Exercise instructions >> Below are records; reproduce exactly the lines from the first through the one containing "worst min-delay path,0.06,2,rx_m".
┌────────
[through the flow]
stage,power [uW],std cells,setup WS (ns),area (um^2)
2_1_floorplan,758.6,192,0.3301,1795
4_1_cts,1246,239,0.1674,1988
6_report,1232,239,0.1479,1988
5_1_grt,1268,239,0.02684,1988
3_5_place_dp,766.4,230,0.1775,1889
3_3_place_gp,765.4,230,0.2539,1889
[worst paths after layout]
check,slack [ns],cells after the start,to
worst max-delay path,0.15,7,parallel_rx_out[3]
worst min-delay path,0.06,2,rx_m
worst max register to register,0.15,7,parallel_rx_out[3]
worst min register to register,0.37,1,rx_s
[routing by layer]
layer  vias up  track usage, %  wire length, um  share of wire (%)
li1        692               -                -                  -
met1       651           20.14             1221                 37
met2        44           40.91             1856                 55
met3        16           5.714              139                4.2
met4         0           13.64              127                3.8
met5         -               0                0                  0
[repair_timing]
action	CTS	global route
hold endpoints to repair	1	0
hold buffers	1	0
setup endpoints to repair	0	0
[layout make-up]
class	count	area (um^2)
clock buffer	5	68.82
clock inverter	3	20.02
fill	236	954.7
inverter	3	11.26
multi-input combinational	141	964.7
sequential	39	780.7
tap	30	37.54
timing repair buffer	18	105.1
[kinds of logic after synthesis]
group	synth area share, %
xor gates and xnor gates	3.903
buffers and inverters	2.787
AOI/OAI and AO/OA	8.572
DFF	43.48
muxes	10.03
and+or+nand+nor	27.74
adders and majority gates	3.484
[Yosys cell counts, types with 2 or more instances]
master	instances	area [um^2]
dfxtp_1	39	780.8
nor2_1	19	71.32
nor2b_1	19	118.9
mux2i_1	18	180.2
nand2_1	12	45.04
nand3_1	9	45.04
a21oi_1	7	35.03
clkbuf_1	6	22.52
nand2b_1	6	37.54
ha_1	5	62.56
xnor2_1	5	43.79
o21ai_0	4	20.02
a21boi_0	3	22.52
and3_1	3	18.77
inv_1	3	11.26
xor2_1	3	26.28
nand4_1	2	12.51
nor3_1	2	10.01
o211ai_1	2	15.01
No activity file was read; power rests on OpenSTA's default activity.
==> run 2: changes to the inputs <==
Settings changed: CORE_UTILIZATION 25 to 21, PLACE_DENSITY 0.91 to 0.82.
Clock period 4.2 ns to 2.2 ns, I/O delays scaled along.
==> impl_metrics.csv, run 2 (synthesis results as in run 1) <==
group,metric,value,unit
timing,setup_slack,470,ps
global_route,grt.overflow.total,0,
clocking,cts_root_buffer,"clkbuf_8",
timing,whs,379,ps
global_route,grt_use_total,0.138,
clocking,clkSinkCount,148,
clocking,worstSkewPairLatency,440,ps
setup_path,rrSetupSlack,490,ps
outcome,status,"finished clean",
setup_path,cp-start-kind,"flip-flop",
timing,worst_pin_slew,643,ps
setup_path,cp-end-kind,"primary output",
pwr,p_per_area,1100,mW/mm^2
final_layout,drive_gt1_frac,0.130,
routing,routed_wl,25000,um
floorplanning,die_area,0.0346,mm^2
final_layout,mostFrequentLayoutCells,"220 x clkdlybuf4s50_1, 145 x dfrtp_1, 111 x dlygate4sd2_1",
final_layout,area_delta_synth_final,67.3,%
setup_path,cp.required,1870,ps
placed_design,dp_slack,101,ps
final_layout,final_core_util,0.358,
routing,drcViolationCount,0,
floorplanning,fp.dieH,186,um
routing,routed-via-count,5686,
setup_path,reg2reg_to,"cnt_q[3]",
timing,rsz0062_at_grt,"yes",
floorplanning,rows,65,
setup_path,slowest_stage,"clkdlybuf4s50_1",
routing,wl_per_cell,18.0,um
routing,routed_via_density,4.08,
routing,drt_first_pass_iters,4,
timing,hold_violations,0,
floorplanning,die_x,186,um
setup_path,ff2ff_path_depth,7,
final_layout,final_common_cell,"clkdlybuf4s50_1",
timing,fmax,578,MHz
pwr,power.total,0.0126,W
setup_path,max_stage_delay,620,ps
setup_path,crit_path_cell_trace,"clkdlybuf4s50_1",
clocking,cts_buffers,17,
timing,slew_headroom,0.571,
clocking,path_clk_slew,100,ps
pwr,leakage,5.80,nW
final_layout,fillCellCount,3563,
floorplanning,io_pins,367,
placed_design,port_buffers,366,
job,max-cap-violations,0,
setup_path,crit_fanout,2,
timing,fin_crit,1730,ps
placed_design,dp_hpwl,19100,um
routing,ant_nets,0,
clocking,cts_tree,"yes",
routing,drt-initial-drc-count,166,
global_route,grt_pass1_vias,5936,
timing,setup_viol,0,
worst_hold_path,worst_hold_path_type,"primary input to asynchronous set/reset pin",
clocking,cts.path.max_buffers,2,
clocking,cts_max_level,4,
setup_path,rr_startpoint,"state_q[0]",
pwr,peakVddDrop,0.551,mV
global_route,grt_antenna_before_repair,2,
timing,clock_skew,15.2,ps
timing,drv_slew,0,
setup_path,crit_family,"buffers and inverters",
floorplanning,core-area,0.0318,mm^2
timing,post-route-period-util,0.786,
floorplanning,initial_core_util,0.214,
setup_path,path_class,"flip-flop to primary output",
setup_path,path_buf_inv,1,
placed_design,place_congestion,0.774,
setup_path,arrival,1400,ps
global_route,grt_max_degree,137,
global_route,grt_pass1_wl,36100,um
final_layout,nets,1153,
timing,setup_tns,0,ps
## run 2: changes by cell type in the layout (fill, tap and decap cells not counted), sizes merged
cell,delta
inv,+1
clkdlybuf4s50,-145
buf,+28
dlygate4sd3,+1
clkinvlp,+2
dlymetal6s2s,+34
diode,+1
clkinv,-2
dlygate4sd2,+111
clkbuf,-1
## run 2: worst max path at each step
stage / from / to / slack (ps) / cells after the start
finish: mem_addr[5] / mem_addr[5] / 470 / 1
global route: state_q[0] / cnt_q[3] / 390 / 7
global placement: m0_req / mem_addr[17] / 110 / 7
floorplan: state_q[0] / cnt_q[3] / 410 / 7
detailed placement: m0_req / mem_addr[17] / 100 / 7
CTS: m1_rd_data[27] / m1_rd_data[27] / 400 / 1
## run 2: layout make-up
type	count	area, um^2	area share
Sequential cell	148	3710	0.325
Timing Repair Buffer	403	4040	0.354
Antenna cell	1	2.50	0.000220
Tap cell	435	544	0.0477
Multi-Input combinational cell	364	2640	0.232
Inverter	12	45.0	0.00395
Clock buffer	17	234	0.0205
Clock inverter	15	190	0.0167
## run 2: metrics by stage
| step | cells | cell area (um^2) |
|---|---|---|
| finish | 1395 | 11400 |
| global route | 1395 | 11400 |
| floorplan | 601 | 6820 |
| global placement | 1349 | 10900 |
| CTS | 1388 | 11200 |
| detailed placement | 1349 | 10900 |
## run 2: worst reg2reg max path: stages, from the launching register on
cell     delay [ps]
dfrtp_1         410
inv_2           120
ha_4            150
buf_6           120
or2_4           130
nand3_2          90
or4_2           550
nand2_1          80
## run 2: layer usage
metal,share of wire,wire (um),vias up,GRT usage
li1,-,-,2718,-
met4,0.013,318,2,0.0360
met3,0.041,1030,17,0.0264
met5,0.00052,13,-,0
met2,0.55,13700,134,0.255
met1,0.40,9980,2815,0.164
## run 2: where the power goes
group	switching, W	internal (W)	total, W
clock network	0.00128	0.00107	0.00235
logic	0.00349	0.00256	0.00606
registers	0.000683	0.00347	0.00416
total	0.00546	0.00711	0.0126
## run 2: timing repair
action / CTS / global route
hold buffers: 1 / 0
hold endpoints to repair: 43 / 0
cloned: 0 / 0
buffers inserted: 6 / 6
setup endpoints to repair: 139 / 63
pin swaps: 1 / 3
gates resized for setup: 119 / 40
==> config.mk <==
export PLATFORM = sky130hd
export DESIGN_NAME = pc_fetch_unit
export DESIGN_NICKNAME = d
export VERILOG_FILES = /design/src/rtl/pc_fetch_unit.sv
export SDC_FILE = /design/constraint.sdc
export NUM_CORES = 1
export LEC_CHECK = 0
export BUFFER_PORTS_ARGS = -buffer_cell sky130_fd_sc_hd__buf_2
export CAP_MARGIN = 20
export CORE_MARGIN = 2
export CORE_UTILIZATION = 45
export DETAILED_ROUTE_END_ITERATION = 10
export PLACE_DENSITY_LB_ADDON = 0.08
export SETUP_SLACK_MARGIN = 0.3
export SLEW_MARGIN = 30
export SYNTH_ARGS = -nofsm -noshare
export SYNTH_HDL_FRONTEND = slang
export SYNTH_SLANG_ARGS = --single-unit
==> constraint.sdc <==
create_clock -name clk -period 2.8 [get_ports clk]
set_input_delay 0.14 -clock clk [delete_from_list [all_inputs] [get_ports clk]]
set_output_delay 0.14 -clock clk [all_outputs]
set_load 0.005 [all_outputs]
==> src/rtl/pc_fetch_unit.sv <==
// Instruction-fetch stage: owns the PC, addresses instruction memory and loads the IF/ID register.
// Optional performance counters are built when FETCH_PERF_CNT_EN is defined.
module pc_fetch_unit #(
    parameter int ADDR_W = 64,
    parameter int INST_W = 32,
    parameter logic [ADDR_W-1:0] RESET_PC = '0
) (
    input  logic              clk,
    input  logic              Reset,
    input  logic              stall,
    input  logic              br_taken,
    input  logic [ADDR_W-1:0] br_target,
    input  logic              halt_req,
    output logic [ADDR_W-1:0] imem_addr,
    input  logic [INST_W-1:0] imem_rdata,
    output logic [ADDR_W-1:0] ifid_pc,
    output logic [INST_W-1:0] ifid_inst,
    output logic              ifid_valid,
`ifdef FETCH_PERF_CNT_EN
    output logic [31:0]       perf_fetched,
    output logic [31:0]       perf_bubbles,
`endif
    output logic              halted
);

    typedef enum logic [1:0] {
        BOOT = 2'd0,
        RUN  = 2'd1,
        HALT = 2'd2
    } state_t;

    state_t            state;
    logic [ADDR_W-1:0] pc;
    logic              load_normal;
    logic              load_bubble;

    assign imem_addr = pc;

    // Classify this cycle's IF/ID update; shared by the pipeline register and the counters.
    always_comb begin
        load_normal = 1'b0;
        load_bubble = 1'b0;
        case (state)
            BOOT: load_bubble = 1'b1;
            RUN: begin
                if (br_taken || halt_req)
                    load_bubble = 1'b1;
                else if (!stall)
                    load_normal = 1'b1;
            end
            default: ;
        endcase
    end

    always_ff @(posedge clk) begin
        if (Reset) begin
            state      <= BOOT;
            pc         <= RESET_PC;
            ifid_pc    <= '0;
            ifid_inst  <= '0;
            ifid_valid <= 1'b0;
            halted     <= 1'b0;
        end else begin
            if (load_bubble)
                ifid_valid <= 1'b0;
            if (load_normal) begin
                ifid_pc    <= pc;
                ifid_inst  <= imem_rdata;
                ifid_valid <= 1'b1;
                pc         <= pc + ADDR_W'(4);
            end
            case (state)
                BOOT: begin
                    state  <= halt_req ? HALT : RUN;
                    halted <= halt_req;
                end
                RUN: begin
                    if (br_taken) begin
                        pc <= {br_target[ADDR_W-1:2], 2'b00};
                    end else if (halt_req) begin
                        state  <= HALT;
                        halted <= 1'b1;
                    end
                end
                HALT: halted <= 1'b1;
                default: state <= BOOT;
            endcase
        end
    end

`ifdef FETCH_PERF_CNT_EN
    // Saturating event counters; nothing is classified in HALT so they hold there.
    always_ff @(posedge clk) begin
        if (Reset) begin
            perf_fetched <= '0;
            perf_bubbles <= '0;
        end else begin
            if (load_normal && perf_fetched != 32'hFFFF_FFFF)
                perf_fetched <= perf_fetched + 32'd1;
            if (load_bubble && perf_bubbles != 32'hFFFF_FFFF)
                perf_bubbles <= perf_bubbles + 32'd1;
        end
    end
`endif

endmodule
$ cat src/rtl/teng_pcs_pkg.sv
// Shared 64b/66b PCS definitions: sync-header codes, lock FSM states and header checks.
package teng_pcs_pkg;

    localparam logic [1:0] SH_DATA = 2'b01;
    localparam logic [1:0] SH_CTRL = 2'b10;

    typedef enum logic [2:0] {
        LOCK_INIT = 3'd0,
        RESET_CNT = 3'd1,
        TEST_SH   = 3'd2,
        SLIP      = 3'd3,
        WAIT      = 3'd4
    } lock_state_e;

    // Only the two mixed-bit codes are legal; 2'b00 and 2'b11 are bit errors.
    function automatic logic sh_is_valid(input logic [1:0] sh);
        return (sh == SH_DATA) || (sh == SH_CTRL);
    endfunction

endpackage

$ cat src/rtl/teng_rx_block_sync_if.sv
// Bus between the rx gearboxes / MAC side and the per-lane block-lock monitor.
interface teng_rx_block_sync_if #(
    parameter int NUMBER_OF_LANES = 2,
    parameter int CNT_W           = 16
);
    logic [NUMBER_OF_LANES*2-1:0]     head_i;
    logic [NUMBER_OF_LANES-1:0]       head_valid_i;
    logic                             err_cnt_clr_i;
    logic [NUMBER_OF_LANES-1:0]       slip_o;
    logic [NUMBER_OF_LANES-1:0]       block_lock_o;
    logic [NUMBER_OF_LANES-1:0]       hi_ber_o;
    logic                             all_lock_o;
    logic [NUMBER_OF_LANES*CNT_W-1:0] err_cnt_o;

    modport master (
        output head_i, head_valid_i, err_cnt_clr_i,
        input  slip_o, block_lock_o, hi_ber_o, all_lock_o, err_cnt_o
    );

    modport slave (
        input  head_i, head_valid_i, err_cnt_clr_i,
        output slip_o, block_lock_o, hi_ber_o, all_lock_o, err_cnt_o
    );
endinterface

$ cat src/rtl/teng_block_lock_lane.sv
// One 64b/66b lane: block-lock FSM driving gearbox slip, hi-BER monitor and
// saturating sync-header error counter.
module teng_block_lock_lane #(
    parameter int SH_WINDOW  = 64,
    parameter int INVLD_MAX  = 16,
    parameter int SLIP_WAIT  = 32,
    parameter int BER_WINDOW = 20000,
    parameter int BER_THRESH = 16,
    parameter int CNT_W      = 16
) (
    input  logic             i_clk,
    input  logic             i_rst_n,
    input  logic [1:0]       i_head,
    input  logic             i_head_valid,
    input  logic             i_err_cnt_clr,
    output logic             o_slip,
    output logic             o_block_lock,
    output logic             o_hi_ber,
    output logic [CNT_W-1:0] o_err_cnt
);
    import teng_pcs_pkg::*;

    localparam int SH_CW = $clog2(SH_WINDOW + 1);
    localparam int IV_W  = $clog2(INVLD_MAX + 1);
    localparam int WT_W  = (SLIP_WAIT > 1) ? $clog2(SLIP_WAIT) : 1;
    localparam int BW_W  = (BER_WINDOW > 1) ? $clog2(BER_WINDOW) : 1;
    localparam int BC_W  = $clog2(BER_THRESH + 1);

    localparam logic [SH_CW-1:0] SH_WINDOW_C    = SH_CW'(SH_WINDOW);
    localparam logic [IV_W-1:0]  INVLD_MAX_C    = IV_W'(INVLD_MAX);
    localparam logic [WT_W-1:0]  WAIT_LAST_C    = WT_W'(SLIP_WAIT - 1);
    localparam logic [BW_W-1:0]  BER_WIN_LAST_C = BW_W'(BER_WINDOW - 1);
    localparam logic [BC_W-1:0]  BER_THRESH_C   = BC_W'(BER_THRESH);
    localparam logic [CNT_W-1:0] ERR_MAX_C      = {CNT_W{1'b1}};

    lock_state_e      r_state;
    logic [SH_CW-1:0] r_sh_cnt;
    logic [IV_W-1:0]  r_sh_invld;
    logic [WT_W-1:0]  r_wait_cnt;
    logic             r_block_lock;
    logic             r_slip;
    logic [BW_W-1:0]  r_ber_win;
    logic [BC_W-1:0]  r_ber_cnt;
    logic             r_hi_ber;
    logic [CNT_W-1:0] r_err_cnt;

    logic             w_sample;
    logic             w_invalid;
    logic [SH_CW-1:0] w_cnt_nxt;
    logic [IV_W-1:0]  w_invld_nxt;
    logic             w_bad_locked;
    logic             w_lock_drop;
    logic [BC_W-1:0]  w_ber_cnt_nxt;

    // Headers only count while testing; SLIP/WAIT/RESET_CNT discard them.
    always_comb begin
        w_sample    = 1'b0;
        w_invalid   = 1'b0;
        w_cnt_nxt   = r_sh_cnt;
        w_invld_nxt = r_sh_invld;
        if ((r_state == TEST_SH) && i_head_valid) begin
            w_sample    = 1'b1;
            w_invalid   = ~sh_is_valid(i_head);
            w_cnt_nxt   = r_sh_cnt + SH_CW'(1);
            w_invld_nxt = r_sh_invld + IV_W'(w_invalid);
        end else begin
            w_sample    = 1'b0;
        end
    end

    assign w_bad_locked = w_sample & w_invalid & r_block_lock;
    assign w_lock_drop  = w_sample & r_block_lock & (w_invld_nxt == INVLD_MAX_C);

    // Saturating hi-BER invalid count for the current cycle
    always_comb begin
        w_ber_cnt_nxt = r_ber_cnt;
        if (w_bad_locked && (r_ber_cnt != BER_THRESH_C)) begin
            w_ber_cnt_nxt = r_ber_cnt + BC_W'(1);
        end else begin
            w_ber_cnt_nxt = r_ber_cnt;
        end
    end

    // Block-lock FSM with registered slip pulse and lock flag
    always_ff @(posedge i_clk or negedge i_rst_n) begin
        if (!i_rst_n) begin
            r_state      <= LOCK_INIT;
            r_sh_cnt     <= '0;
            r_sh_invld   <= '0;
            r_wait_cnt   <= '0;
            r_block_lock <= 1'b0;
            r_slip       <= 1'b0;
        end else begin
            r_slip <= 1'b0;
            case (r_state)
                LOCK_INIT: begin
                    r_block_lock <= 1'b0;
                    r_state      <= RESET_CNT;
                end
                RESET_CNT: begin
                    r_sh_cnt   <= '0;
                    r_sh_invld <= '0;
                    r_state    <= TEST_SH;
                end
                TEST_SH: begin
                    if (w_sample) begin
                        r_sh_cnt   <= w_cnt_nxt;
                        r_sh_invld <= w_invld_nxt;
                        if (!r_block_lock) begin
                            if (w_invalid) begin
                                r_slip  <= 1'b1;
                                r_state <= SLIP;
                            end else if (w_cnt_nxt == SH_WINDOW_C) begin
                                r_block_lock <= 1'b1;
                                r_state      <= RESET_CNT;
                            end else begin
                                r_state <= TEST_SH;
                            end
                        end else if (w_lock_drop) begin
                            r_block_lock <= 1'b0;
                            r_slip       <= 1'b1;
                            r_state      <= SLIP;
                        end else if (w_cnt_nxt == SH_WINDOW_C) begin
                            r_state <= RESET_CNT;
                        end else begin
                            r_state <= TEST_SH;
                        end
                    end else begin
                        r_state <= TEST_SH;
                    end
                end
                SLIP: begin
                    r_block_lock <= 1'b0;
                    r_wait_cnt   <= '0;
                    r_state      <= WAIT;
                end
                WAIT: begin
                    if (r_wait_cnt == WAIT_LAST_C) begin
                        r_state <= RESET_CNT;
                    end else begin
                        r_wait_cnt <= r_wait_cnt + WT_W'(1);
                    end
                end
                default: begin
                    r_block_lock <= 1'b0;
                    r_state      <= LOCK_INIT;
                end
            endcase
        end
    end

    // hi-BER window: runs only while locked, restarts from zero on every lock
    always_ff @(posedge i_clk or negedge i_rst_n) begin
        if (!i_rst_n) begin
            r_ber_win <= '0;
            r_ber_cnt <= '0;
            r_hi_ber  <= 1'b0;
        end else if (!r_block_lock || w_lock_drop) begin
            r_ber_win <= '0;
            r_ber_cnt <= '0;
            r_hi_ber  <= 1'b0;
        end else if (r_ber_win == BER_WIN_LAST_C) begin
            r_ber_win <= '0;
            r_ber_cnt <= '0;
            r_hi_ber  <= (w_ber_cnt_nxt == BER_THRESH_C);
        end else begin
            r_ber_win <= r_ber_win + BW_W'(1);
            r_ber_cnt <= w_ber_cnt_nxt;
            r_hi_ber  <= r_hi_ber | (w_ber_cnt_nxt == BER_THRESH_C);
        end
    end

    // Error counter: clear wins over a same-cycle error
    always_ff @(posedge i_clk or negedge i_rst_n) begin
        if (!i_rst_n) begin
            r_err_cnt <= '0;
        end else if (i_err_cnt_clr) begin
            r_err_cnt <= '0;
        end else if (w_bad_locked && (r_err_cnt != ERR_MAX_C)) begin
            r_err_cnt <= r_err_cnt + CNT_W'(1);
        end else begin
            r_err_cnt <= r_err_cnt;
        end
    end

    assign o_slip       = r_slip;
    assign o_block_lock = r_block_lock;
    assign o_hi_ber     = r_hi_ber;
    assign o_err_cnt    = r_err_cnt;

endmodule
└────────
Answer section >>
[through the flow]
stage,power [uW],std cells,setup WS (ns),area (um^2)
2_1_floorplan,758.6,192,0.3301,1795
4_1_cts,1246,239,0.1674,1988
6_report,1232,239,0.1479,1988
5_1_grt,1268,239,0.02684,1988
3_5_place_dp,766.4,230,0.1775,1889
3_3_place_gp,765.4,230,0.2539,1889
[worst paths after layout]
check,slack [ns],cells after the start,to
worst max-delay path,0.15,7,parallel_rx_out[3]
worst min-delay path,0.06,2,rx_m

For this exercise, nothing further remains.